When a country’s drug standards start shaping market access, regulatory trust and public-health cooperation abroad, pharmacopoeia (According to Merriam Webster, It means a book describing drugs, chemicals, and medicinal preparations, especially: one issued by an officially recognized authority and serving as a standard) becomes an instrument of statecraft. India’s journey with the Indian Pharmacopoeia (IP) and its steward, the Indian Pharmacopoeia Commission (IPC), shows how standard setting can serve diplomatic, trade and development goals at once.

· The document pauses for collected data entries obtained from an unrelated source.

## src/rtl/i2cam_pkg.sv

```systemverilog
package i2cam_pkg;

  // Bus events produced by the datapath for the controller.
  typedef struct packed {
    logic sclRise;
    logic sclFall;
    logic startCond;
    logic stopCond;
    logic byteFull;
    logic addrHit;
    logic rwBit;
  } busEvt_t;

  // Strobes sent by the controller to the datapath.
  typedef struct packed {
    logic shiftEn;
    logic clearCnt;
    logic latchByte;
  } ctlStrobe_t;

  typedef enum logic [2:0] {
    ST_IDLE,
    ST_SHIFT,
    ST_PREACK,
    ST_ACKLOW,
    ST_ACKHOLD
  } ctlState_t;

endpackage

```

## src/rtl/i2cam_sync.sv

```systemverilog
module i2cam_sync #(
  parameter int STAGES = 2
) (
  input  logic clk,
  input  logic rstN,
  input  logic din,
  output logic dout
);

  logic [STAGES-1:0] pipe;

  generate
    if (STAGES == 1) begin : g_single
      always_ff @(posedge clk or negedge rstN) begin
        if (!rstN) pipe <= '1;
        else       pipe <= din;
      end
    end else begin : g_multi
      always_ff @(posedge clk or negedge rstN) begin
        if (!rstN) pipe <= '1;
        else       pipe <= {pipe[STAGES-2:0], din};
      end
    end
  endgenerate

  assign dout = pipe[STAGES-1];

endmodule

```

## src/rtl/i2cam_datapath.sv

```systemverilog
module i2cam_datapath
  import i2cam_pkg::*;
#(
  parameter int ADDR_W      = 7,
  parameter int SYNC_STAGES = 2
) (
  input  logic              clk,
  input  logic              rstN,
  input  logic              sclIn,
  input  logic              sdaIn,
  input  logic              modeTenBit,
  input  logic [ADDR_W-1:0] slaveAddr,
  input  logic              dirCompare,
  input  ctlStrobe_t        strobe,
  output busEvt_t           evt,
  output logic [ADDR_W:0]   rxByte
);

  localparam int BYTE_W = ADDR_W + 1;
  localparam int CNT_W  = $clog2(BYTE_W + 1);
  localparam logic [CNT_W-1:0] FULL_CNT = CNT_W'(BYTE_W);

  logic sclS, sdaS, sclD, sdaD;
  logic [BYTE_W-1:0] shiftReg;
  logic [CNT_W-1:0]  bitCnt;
  logic headMatch, dirOk;

  i2cam_sync #(.STAGES(SYNC_STAGES)) i_syncScl (
    .clk(clk), .rstN(rstN), .din(sclIn), .dout(sclS)
  );
  i2cam_sync #(.STAGES(SYNC_STAGES)) i_syncSda (
    .clk(clk), .rstN(rstN), .din(sdaIn), .dout(sdaS)
  );

  always_ff @(posedge clk or negedge rstN) begin
    if (!rstN) begin
      sclD <= 1'b1;
      sdaD <= 1'b1;
    end else begin
      sclD <= sclS;
      sdaD <= sdaS;
    end
  end

  always_ff @(posedge clk or negedge rstN) begin
    if (!rstN) begin
      shiftReg <= '0;
      bitCnt   <= '0;
      rxByte   <= '0;
    end else begin
      if (strobe.clearCnt) begin
        bitCnt <= '0;
      end else if (strobe.shiftEn && evt.sclRise) begin
        shiftReg <= {shiftReg[BYTE_W-2:0], sdaS};
        bitCnt   <= bitCnt + 1'b1;
      end
      if (strobe.latchByte) rxByte <= shiftReg;
    end
  end

  assign headMatch = (shiftReg[BYTE_W-1:1] == slaveAddr);
  assign dirOk     = !modeTenBit || (shiftReg[0] == dirCompare);

  always_comb begin
    evt.sclRise   = sclS && !sclD;
    evt.sclFall   = !sclS && sclD;
    evt.startCond = sclS && sclD && sdaD && !sdaS;
    evt.stopCond  = sclS && sclD && !sdaD && sdaS;
    evt.byteFull  = (bitCnt == FULL_CNT);
    evt.addrHit   = headMatch && dirOk;
    evt.rwBit     = shiftReg[0];
  end

endmodule

```

## src/rtl/i2cam_control.sv

```systemverilog
module i2cam_control
  import i2cam_pkg::*;
(
  input  logic       clk,
  input  logic       rstN,
  input  busEvt_t    evt,
  output ctlStrobe_t strobe,
  output logic       sdaDriveLow,
  output logic       addressed,
  output logic       byteDone,
  output logic       startSeen,
  output logic       stopSeen
);

  ctlState_t state;
  logic isHeader;   // next completed byte is a header
  logic ackData;    // data bytes of this transfer are acknowledged
  logic ackThis;    // acknowledge the byte just completed

  always_comb begin
    strobe.shiftEn   = (state == ST_SHIFT) && !evt.byteFull;
    strobe.latchByte = (state == ST_SHIFT) && evt.byteFull;
    strobe.clearCnt  = evt.startCond || ((state == ST_SHIFT) && evt.byteFull);
  end

  always_ff @(posedge clk or negedge rstN) begin
    if (!rstN) begin
      state       <= ST_IDLE;
      isHeader    <= 1'b0;
      ackData     <= 1'b0;
      ackThis     <= 1'b0;
      sdaDriveLow <= 1'b0;
      addressed   <= 1'b0;
      byteDone    <= 1'b0;
      startSeen   <= 1'b0;
      stopSeen    <= 1'b0;
    end else begin
      byteDone  <= 1'b0;
      startSeen <= evt.startCond;
      stopSeen  <= evt.stopCond;
      if (evt.stopCond) begin
        state       <= ST_IDLE;
        isHeader    <= 1'b0;
        addressed   <= 1'b0;
        sdaDriveLow <= 1'b0;
      end else if (evt.startCond) begin
        state       <= ST_SHIFT;
        isHeader    <= 1'b1;
        sdaDriveLow <= 1'b0;
      end else begin
        unique case (state)
          ST_SHIFT: begin
            if (evt.byteFull) begin
              byteDone <= 1'b1;
              state    <= ST_PREACK;
              if (isHeader) begin
                isHeader <= 1'b0;
                if (evt.addrHit) begin
                  addressed <= 1'b1;
                  ackThis   <= 1'b1;
                  ackData   <= !evt.rwBit;
                end else begin
                  addressed <= 1'b0;
                  ackThis   <= 1'b0;
                  ackData   <= 1'b0;
                end
              end else begin
                ackThis <= ackData;
              end
            end
          end
          ST_PREACK: begin
            if (evt.sclFall) begin
              if (ackThis) begin
                sdaDriveLow <= 1'b1;
                state       <= ST_ACKLOW;
              end else begin
                state <= ST_IDLE;
              end
            end
          end
          ST_ACKLOW: begin
            if (evt.sclRise) state <= ST_ACKHOLD;
          end
          ST_ACKHOLD: begin
            if (evt.sclFall) begin
              sdaDriveLow <= 1'b0;
              state       <= ackData ? ST_SHIFT : ST_IDLE;
            end
          end
          default: state <= ST_IDLE;
        endcase
      end
    end
  end

endmodule

```

## src/rtl/i2cam_top.sv

```systemverilog
module i2cam_top
  import i2cam_pkg::*;
#(
  parameter int ADDR_W      = 7,
  parameter int SYNC_STAGES = 2
) (
  input  logic              clk,
  input  logic              rstN,
  input  logic              sclIn,
  input  logic              sdaIn,
  input  logic              modeTenBit,
  input  logic [ADDR_W-1:0] slaveAddr,
  input  logic              dirCompare,
  output logic              sdaDriveLow,
  output logic              addressed,
  output logic [ADDR_W:0]   rxByte,
  output logic              byteDone,
  output logic              startSeen,
  output logic              stopSeen
);

  busEvt_t    evt;
  ctlStrobe_t strobe;

  i2cam_datapath #(.ADDR_W(ADDR_W), .SYNC_STAGES(SYNC_STAGES)) i_datapath (
    .clk(clk), .rstN(rstN), .sclIn(sclIn), .sdaIn(sdaIn),
    .modeTenBit(modeTenBit), .slaveAddr(slaveAddr), .dirCompare(dirCompare),
    .strobe(strobe), .evt(evt), .rxByte(rxByte)
  );

  i2cam_control i_control (
    .clk(clk), .rstN(rstN), .evt(evt), .strobe(strobe),
    .sdaDriveLow(sdaDriveLow), .addressed(addressed), .byteDone(byteDone),
    .startSeen(startSeen), .stopSeen(stopSeen)
  );

endmodule

```
File: src/rtl/ct_pkg.sv
package ct_pkg;

  typedef struct packed {
    logic [31:0] src_ip;
    logic [31:0] dst_ip;
    logic [15:0] src_port;
    logic [15:0] dst_port;
  } tuple_t;

  localparam int unsigned FLAG_FIN = 0;
  localparam int unsigned FLAG_SYN = 1;
  localparam int unsigned FLAG_RST = 2;
  localparam int unsigned FLAG_ACK = 4;

  function automatic tuple_t tuple_swap(tuple_t t);
    tuple_t r;
    r.src_ip   = t.dst_ip;
    r.dst_ip   = t.src_ip;
    r.src_port = t.dst_port;
    r.dst_port = t.src_port;
    return r;
  endfunction

endpackage

File: src/rtl/ct_match_array.sv
module ct_match_array
  import ct_pkg::*;
#(
  parameter int unsigned ENTRIES = 16
) (
  input  tuple_t                       key_i,
  input  tuple_t [ENTRIES-1:0]         ent_i,
  input  logic   [ENTRIES-1:0]         valid_i,
  output logic                         hit_o,
  output logic [$clog2(ENTRIES)-1:0]   hit_idx_o,
  output logic                         free_o,
  output logic [$clog2(ENTRIES)-1:0]   free_idx_o
);
  localparam int unsigned IDX_W = $clog2(ENTRIES);

  tuple_t               key_rev;
  logic [ENTRIES-1:0]   match;

  assign key_rev = tuple_swap(key_i);

  // one comparator pair per slot, both orientations of the tuple
  for (genvar g = 0; g < ENTRIES; g++) begin : g_cmp
    assign match[g] = valid_i[g] && ((ent_i[g] == key_i) || (ent_i[g] == key_rev));
  end

  always_comb begin
    hit_idx_o = '0;
    for (int i = ENTRIES - 1; i >= 0; i--) begin
      if (match[i]) hit_idx_o = IDX_W'(i);
    end
  end

  always_comb begin
    free_idx_o = '0;
    for (int i = ENTRIES - 1; i >= 0; i--) begin
      if (!valid_i[i]) free_idx_o = IDX_W'(i);
    end
  end

  assign hit_o  = |match;
  assign free_o = ~&valid_i;

endmodule

File: src/rtl/ct_table.sv
module ct_table
  import ct_pkg::*;
#(
  parameter int unsigned ENTRIES = 16
) (
  input  logic                       clk_i,
  input  logic                       rst_ni,
  input  logic                       ins_i,
  input  logic [$clog2(ENTRIES)-1:0] ins_idx_i,
  input  tuple_t                     ins_key_i,
  input  logic                       est_i,
  input  logic                       rel_i,
  input  logic [$clog2(ENTRIES)-1:0] hit_idx_i,
  output tuple_t [ENTRIES-1:0]       ent_o,
  output logic   [ENTRIES-1:0]       valid_o,
  output logic   [ENTRIES-1:0]       est_o
);
  localparam int unsigned IDX_W = $clog2(ENTRIES);

  for (genvar g = 0; g < ENTRIES; g++) begin : g_slot
    logic ins_here, est_here, rel_here;
    assign ins_here = ins_i && (ins_idx_i == IDX_W'(g));
    assign est_here = est_i && (hit_idx_i == IDX_W'(g));
    assign rel_here = rel_i && (hit_idx_i == IDX_W'(g));

    always_ff @(posedge clk_i or negedge rst_ni) begin
      if (!rst_ni) begin
        valid_o[g] <= 1'b0;
        est_o[g]   <= 1'b0;
        ent_o[g]   <= '0;
      end else if (ins_here) begin
        valid_o[g] <= 1'b1;
        est_o[g]   <= 1'b0;
        ent_o[g]   <= ins_key_i;
      end else if (rel_here) begin
        valid_o[g] <= 1'b0;
        est_o[g]   <= 1'b0;
      end else if (est_here) begin
        est_o[g]   <= 1'b1;
      end
    end
  end

endmodule

File: src/rtl/ct_flood.sv
module ct_flood #(
  parameter int unsigned ENTRIES   = 16,
  parameter int unsigned FLOOD_THR = 8
) (
  input  logic [ENTRIES-1:0]           valid_i,
  input  logic [ENTRIES-1:0]           est_i,
  output logic [$clog2(ENTRIES+1)-1:0] count_o,
  output logic                         flood_o
);
  localparam int unsigned CNT_W = $clog2(ENTRIES + 1);

  always_comb begin
    count_o = '0;
    for (int i = 0; i < ENTRIES; i++) begin
      count_o = count_o + CNT_W'(valid_i[i] & ~est_i[i]);
    end
  end

  assign flood_o = ({1'b0, count_o} >= (CNT_W + 1)'(FLOOD_THR));

endmodule

File: src/rtl/conn_tracker.sv
module conn_tracker
  import ct_pkg::*;
#(
  parameter int unsigned ENTRIES   = 16,
  parameter int unsigned FLOOD_THR = 8
) (
  input  logic                           clk_i,
  input  logic                           rst_ni,
  input  logic                           req_valid_i,
  input  logic [31:0]                    src_ip_i,
  input  logic [31:0]                    dst_ip_i,
  input  logic [15:0]                    src_port_i,
  input  logic [15:0]                    dst_port_i,
  input  logic [7:0]                     tcp_flags_i,
  input  logic                           rule_allow_i,
  output logic                           resp_valid_o,
  output logic                           pass_o,
  output logic                           hit_o,
  output logic                           table_full_o,
  output logic [$clog2(ENTRIES+1)-1:0]   half_open_o,
  output logic                           syn_flood_o
);
  localparam int unsigned IDX_W = $clog2(ENTRIES);

  // stage 1: request register
  logic       req_q;
  tuple_t     key_q;
  logic [7:0] flags_q;
  logic       allow_q;

  always_ff @(posedge clk_i or negedge rst_ni) begin
    if (!rst_ni) begin
      req_q   <= 1'b0;
      key_q   <= '0;
      flags_q <= '0;
      allow_q <= 1'b0;
    end else begin
      req_q <= req_valid_i;
      if (req_valid_i) begin
        key_q   <= '{src_ip: src_ip_i, dst_ip: dst_ip_i,
                     src_port: src_port_i, dst_port: dst_port_i};
        flags_q <= tcp_flags_i;
        allow_q <= rule_allow_i;
      end
    end
  end

  tuple_t [ENTRIES-1:0] ent;
  logic   [ENTRIES-1:0] valid;
  logic   [ENTRIES-1:0] est;
  logic                 hit, free;
  logic [IDX_W-1:0]     hit_idx, free_idx;

  ct_match_array #(.ENTRIES(ENTRIES)) u_match (
    .key_i     (key_q),
    .ent_i     (ent),
    .valid_i   (valid),
    .hit_o     (hit),
    .hit_idx_o (hit_idx),
    .free_o    (free),
    .free_idx_o(free_idx)
  );

  // stage 2: decision
  logic f_syn, f_ack, f_fin, f_rst;
  logic do_ins, do_est, do_rel, verdict;

  assign f_syn = flags_q[FLAG_SYN];
  assign f_ack = flags_q[FLAG_ACK];
  assign f_fin = flags_q[FLAG_FIN];
  assign f_rst = flags_q[FLAG_RST];

  assign do_ins  = req_q && !hit && allow_q && f_syn && !f_ack && free;
  assign do_rel  = req_q && hit && (f_fin || f_rst);
  assign do_est  = req_q && hit && !f_fin && !f_rst && !f_syn;
  assign verdict = hit || allow_q;

  ct_table #(.ENTRIES(ENTRIES)) u_table (
    .clk_i    (clk_i),
    .rst_ni   (rst_ni),
    .ins_i    (do_ins),
    .ins_idx_i(free_idx),
    .ins_key_i(key_q),
    .est_i    (do_est),
    .rel_i    (do_rel),
    .hit_idx_i(hit_idx),
    .ent_o    (ent),
    .valid_o  (valid),
    .est_o    (est)
  );

  always_ff @(posedge clk_i or negedge rst_ni) begin
    if (!rst_ni) begin
      resp_valid_o <= 1'b0;
      pass_o       <= 1'b0;
      hit_o        <= 1'b0;
    end else begin
      resp_valid_o <= req_q;
      if (req_q) begin
        pass_o <= verdict;
        hit_o  <= hit;
      end
    end
  end

  ct_flood #(.ENTRIES(ENTRIES), .FLOOD_THR(FLOOD_THR)) u_flood (
    .valid_i(valid),
    .est_i  (est),
    .count_o(half_open_o),
    .flood_o(syn_flood_o)
  );

  assign table_full_o = &valid;

endmodule

File: config.mk
export PLATFORM = sky130hd
export DESIGN_NAME = conn_tracker
export DESIGN_NICKNAME = d
export VERILOG_FILES = /design/src/rtl/ct_pkg.sv /design/src/rtl/ct_match_array.sv /design/src/rtl/ct_table.sv /design/src/rtl/ct_flood.sv /design/src/rtl/conn_tracker.sv
export SDC_FILE = /design/constraint.sdc
export NUM_CORES = 2
export LEC_CHECK = 0
export BUFFER_PORTS_ARGS = -buffer_cell sky130_fd_sc_hd__buf_2
export CAP_MARGIN = 20
export CORE_MARGIN = 5
export CORE_UTILIZATION = 58
export DETAILED_ROUTE_END_ITERATION = 16
export PLACE_DENSITY = 0.74
export SYNTH_ARGS = -nofsm -noshare
export SYNTH_HDL_FRONTEND = slang
export SYNTH_HIERARCHICAL = 1
export SYNTH_SLANG_ARGS = --single-unit
export TNS_END_PERCENT = 5
File: constraint.sdc
create_clock -name clk_i -period 4.07 [get_ports clk_i]
set_input_delay 0.407 -clock clk_i [delete_from_list [all_inputs] [get_ports clk_i]]
set_output_delay 0.407 -clock clk_i [all_outputs]
set_load 0.005 [all_outputs]
# --- Yosys cells after proc, flatten, opt, wreduce, memory -nomap -nowiden ---
# Cells that the tools add are included.
totals:
  register_bits: 1674
  inputBits: 108
classes:
  n_addsub: 15
  magnitude_cmp: 1
  n_eq_ne: 62
  n_mux: 112
  bitwise_logic: 32
  reduce_logical: 134
op_table:
  columns: ["operator", "count"]
  rows:
  - ["96-bit equality test", 32]
  - ["4-bit 2-to-1 mux", 32]
  - ["1-bit by 5-bit bitwise AND with 5-bit output", 16]
  - ["1-bit 2-to-1 mux", 80]
  - ["1-bit NOT with 5-bit output", 16]
  - ["5-bit adder", 15]
  - ["1-bit logical AND", 74]
  - ["4-bit equality test, second input constant", 16]
  - ["3-bit nonzero test", 16]
  - ["4-bit by 3-bit equality test with 1-bit output, second input constant", 8]
  - ["2-bit nonzero test", 16]
  - ["1-bit logical OR", 18]
  - ["4-bit by 2-bit equality test with 1-bit output, second input constant", 4]
  - ["16-bit AND reduction", 1]
  - ["16-bit OR reduction", 1]
  - ["4-bit by 1-bit equality test with 1-bit output, second input constant", 2]
  - ["4-bit logical NOT", 2]
  - ["1-bit logical NOT", 6]
  - ["5-bit by 4-bit >= comparator with 1-bit output, second input constant", 1]

# --- Depth between registers and ports, before layout ---
logic_depth:
  depth_word: 24
  ltp_mapped: 19
  mapped_depth_nobuf: 14

# --- Hierarchy ---
# Netlist, hierarchy kept.
by_module_without_submodules:
  columns: ["mod", "n_inst", "cells_per_inst", "area_per_inst_um2"]
  rows:
  - ["ct_table", 1, 3493, 58544.9]
  - ["ct_match_array", 1, 4623, 35746.8]
  - ["conn_tracker", 1, 233, 4385.5]
  - ["ct_flood", 1, 52, 476.7]

# --- Least setup slack after synthesis ---
# Ideal clock, no wire load.
synth_path:
  path_kind: "reg2reg"
  from: "register key_q[53] (netlist name)"
  to: "register u_table/ent_o[258] (netlist name)"
  setup_ns: 0.125
  t_arrival_ns: 4.192
  required_ns: 3.945
  setup_slack_ns: -0.247
  stages_incl_launch_ff: 19
  cell_sequence: "dfrtp_1 buf_2 buf_2 buf_4 xor2_1 nor4_1 nand4_1 nor3_1 o21ai_0 nand4_1 or4_1 nor4bb_1 and3_1 or3b_1 or2_1 buf_2 buf_6 buf_6 mux2_4"
synth_via:
  elab_chain_cells: 11
  word_cells_on_any_way: 72
  classes_between: "eq/ne: 32; reduce/logical: 40"
synth_rtl:
  columns: ["element", "line_no", "text"]
  rows:
  - ["start, declared", "conn_tracker.sv:27", "tuple_t key_q;"]
  - ["start signal, assigned", "conn_tracker.sv:40", "key_q <= '{src_ip: src_ip_i, dst_ip: dst_ip_i,"]
  - ["96-bit equality test", "ct_match_array.sv:23", "assign match[g] = valid_i[g] && ((ent_i[g] == key_i) || (ent_i[g] == key_rev));"]
  - ["1-bit logical OR", "ct_match_array.sv:23", null]
  - ["1-bit logical AND", "ct_match_array.sv:23", null]
  - ["16-bit OR reduction *", "ct_match_array.sv:40", "assign hit_o = |match;"]
  - ["named net hit", "conn_tracker.sv:51", "logic hit, free;"]
  - ["1-bit logical NOT *", "conn_tracker.sv:73", "assign do_ins = req_q && !hit && allow_q && f_syn && !f_ack && free;"]
  - ["1-bit logical AND * (5 in a row)", "conn_tracker.sv:73", null]
  - ["named net do_ins", "conn_tracker.sv:66", "logic do_ins, do_est, do_rel, verdict;"]
  - ["1-bit logical AND *", "ct_table.sv:22", "assign ins_here = ins_i && (ins_idx_i == IDX_W'(g));"]
  - ["end signal, assigned by index", "ct_table.sv:34", "ent_o[g] <= ins_key_i;"]
  - ["end, declared", "ct_table.sv:14", "output tuple_t [ENTRIES-1:0] ent_o,"]
# Mark *: on every way through the listed nets, which the timed path passes. The rest lies on a longest branch.
# A chain may end at the register's enable or synchronous reset.

# --- Final worst setup path ---
layout_path:
  from: "register key_q[6] (netlist name)"
  to: "register u_table/ent_o[347] (netlist name)"
# Same word-level chain as after synthesis.

==> summary.md <==
| Metric | Value |
|---|---|
| H-tree levels | 4 |
| Multi-input logic area | 55100 um2 |
| DP HPWL | 306000 um |
| Largest net degree at the start of global routing | 142 |
| Period utilization | 125% |
| Crit Path Category | flop to flop |
| Nets@finish | 9812 |
| Critical Path Fanout Max | 19 |
| Worst-case vdd ir drop | 496 uV |
| DP Area | 114000 um2 |
| Tmin final | 5080 ps |
| Clock Skew | 36.1 ps |
| Crit path capture type | flop |
| First-pass GRT wire length | 602000 um |
| Most frequent cells in the layout | xnor2_1, dfrtp_1, mux2_2, buf_4, xor2_1 |
| Power, Total | 57.4 mW |
| Critical path cell sequence | buf_12, buf_4, xnor2_1, nand4_1, nor4_2, nand4_1, nor3_2, o21ai_1, buf_4, nand4_1, or4_4, nor4bb_4, and3_4, or3b_4, nor2_4, buf_6, buf_12, buf_12, mux2_2 |
| Die Span X | 423 um |
| Slowest-stage cell, CP | or4_4 |
| Max-slew violation count | 0 |
| Count of input and output buffers | 113 |
| Starting density of the core | 58.4% |
| Clk_lat worst skew | 860 ps |
| Util after Layout | 74.2% |
| Placed instance count | 11400 |
| Area grow syn2layout | 27.0% |
| WL final | 440000 um |
| Commonest non-fill, non-tap cell in the layout | xnor2_1 |
| Register bit count reported by yosys | 1673 |
| Fin worst setup slack | -1010 ps |
| EDFF count, synth | 0 |
| Outcome | finished, violations left |
| P per Cell Area | 456 nW/um2 |
| Die ar. | 179000 um2 |
| Worst path max stage delay | 650 ps |
| I/O Pins | 118 |
| Antenna violations before repair | 22 |
| Drt drc | 0 |
| Antenna Violating Nets Remaining | 0 |
| # setup viols final | 1574 |
| Cell area after layout | 126000 um2 |
| Warnings from Yosys | 6 |
| Filler cell count | 11400 |
| TritonCTS clock tree | yes |
| Sink Count | 1673 |
| GPL Wtd Cong | 1.04 |
| CTS Buf Count | 189 |
| DR iter-0 viols | 11200 |
| Grt ovf | 0 |
| Syn Area/Cell | 11.8 um2 |
| Die Span Y | 423 um |
| Leak | 55.5 nW |
| Worst EP required | 4790 ps |
| Final-report hold violation count | 0 |
| Failing checks | negative setup slack |
| Synthesized area | 99200 um2 |
| RSZ-0062 raised after global routing | yes |
| DRT Pass-1 Iters | 8 |
| Startpoint Class | flop |
| Library cells used by synthesis | 66 |
| Root cell of the clock tree | clkbuf_16 |
| CP arrival | 5810 ps |
| Post-route insts no fill | 12100 |
| Storage cell area | 42200 um2 |
| Per-cell routed wire length | 36.4 um |
| Sequential share of the synthesized area | 42.2% |
| Buf/Inv on CP | 6 |
| Ys async rst share | 100% |
| Routed vias/inst | 6.62 |
| Core footprint | 170000 um2 |
| R2R Setup Slk | -1010 ps |
| Clk slew on worst S/H paths | 70 ps |
| Post-synth net total | 8524 |
| FP Rows | 151 |
| Gate count of the mapped netlist | 8401 |
| Worst path top cell family by delay | simple AND/OR/NAND/NOR gates |
| Worst-Margin Slew | 979 ps |
| Vias in the first global route | 80100 |
| Max Fclk | 197 MHz |
| Share of cells above drive strength 1 | 38.8% |
| GRT Total Usage | 47.0% |
| Max Cap Viol | 0 |
| Ys flop type | dfrtp_1 |
| Min-Delay Path Class | input pin to flop |
| Via count | 80000 |
| Max-Slew Margin vs Limit | 34.3% |
| CTS max path bufs | 3 |
-- state kept, by name, indices dropped and copies added, names as in the netlist --
signal,cells
allow_q,1
resp_valid_o,1
key_q,96
u_table/est_o,16
u_table/valid_o,16
req_q,1
pass_o,1
u_table/ent_o,1536
hit_o,1
flags_q,4
-- power by group --
| group | internal (mW) | total, mW | switching [mW] |
|---|---|---|---|
| clock network | 10.8 | 18.3 | 7.52 |
| logic | 8.29 | 17.8 | 9.54 |
| registers | 18.6 | 21.3 | 2.66 |
| total | 37.7 | 57.4 | 19.7 |
-- final cells by class --
| type | count | area share (%) |
|---|---|---|
| tap | 2218 | 2.20 |
| timing repair buffer | 1752 | 15.1 |
| clock buffer | 289 | 4.54 |
| antenna | 17 | 0.0338 |
| inverter | 64 | 0.196 |
| sequential | 1673 | 33.5 |
| multi-input combinational | 6009 | 43.8 |
| clock inverter | 62 | 0.641 |
-- worst paths after layout --
| check | startpoint | endpoint | cells after the start |
|---|---|---|---|
| max | key_q[6] | u_table/ent_o[347] | 19 |
| max in group asynchronous | rst_ni | u_table/ent_o[1251] | 4 |
| max reg2reg | key_q[6] | u_table/ent_o[347] | 19 |
| min reg2reg | u_table/est_o[8] | u_table/est_o[8] | 2 |
| min in group asynchronous | rst_ni | hit_o | 2 |
| min | dst_port_i[1] | key_q[1] | 2 |
-- through the flow --
stage	TNS (ps)	hold slack [ps]	setup WS (ps)
after floorplan	0	111	0.0511
after global placement	-2191560	382	-1600
after detailed placement	-2326000	387	-1720
after CTS	-882140	35.2	-934
after global routing	-1180140	75.8	-1010
final	-1269040	24.8	-1010
-- cell families after synthesis --
kind of cell | synth area share [%]
xor+xnor | 26.5
buf+inv | 3.60
mux | 19.0
compound gates | 1.12
fa+ha+maj | 0.265
flops | 42.2
simple gates | 7.30
-- per-layer routing --
metal  global-route usage, %  vias to the layer above  routed length [um]
met5                       0                        -                 158
met4                    34.2                       16               40700
met3                    15.0                     1871               58400
met2                    66.9                     6007              180000
met1                    60.3                    40400              161000
li1                        -                    31700                   -
-- synthesized netlist by cell type, types with 8 or more instances --
master	instances	area share (%)
nor2_1	45	0.17
buf_6	12	0.14
xnor2_1	2090	18
mux2_4	119	1.8
buf_4	23	0.17
nand2_1	40	0.15
buf_1	15	0.057
clkbuf_1	168	0.64
o21ai_0	40	0.20
nand4_1	613	3.9
nor3_1	39	0.20
inv_1	59	0.22
nor2b_1	19	0.12
mux2_2	1512	17
fa_1	10	0.20
a21oi_1	18	0.091
nand3_1	16	0.081
xor2_1	905	8.0
dfrtp_1	1673	42
nor4_1	364	2.3
buf_12	9	0.18
buf_2	430	2.2
a31oi_1	8	0.050
o22ai_1	30	0.19
nand2b_1	26	0.16
-- what timing repair did --
action,CTS,global route
endpoints found under the hold margin,289,0
hold buffers,102,0
gates resized for setup,190,185
endpoints found under the setup margin,1576,1574
cloned,13,20
buffers inserted,98,72
pin swaps,43,32
-- worst register-to-register path, delay by kind of cell, from the launching register on --
| family | cells | cell delay, ps |
|---|---|---|
| buffers and inverters | 6 | 1080 |
| multiplexers | 1 | 370 |
| XOR/XNOR | 1 | 170 |
| flip-flops | 1 | 540 |
| AO/OA/AOI/OAI | 1 | 150 |
| AND/OR/NAND/NOR | 10 | 2660 |
(Power assumes the default switching activity.)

From laboratory to diplomatic asset
How is IP a game changer?
The IP codifies quality standards for medicines sold in India under the Drugs and Cosmetics framework, giving regulators, courts and manufacturers a common benchmark. However, standard-setting does not stop at the border. When other countries accept the IP as a “book of standards,” Indian manufacturers face fewer duplicative tests, shorter lead times and lower costs for exports. It’s a classic non-tariff barrier that begins to fall. In December 2019, Afghanistan was the first country to recognize the IP formally. It was a signal that India’s drug standards could travel abroad and be trusted.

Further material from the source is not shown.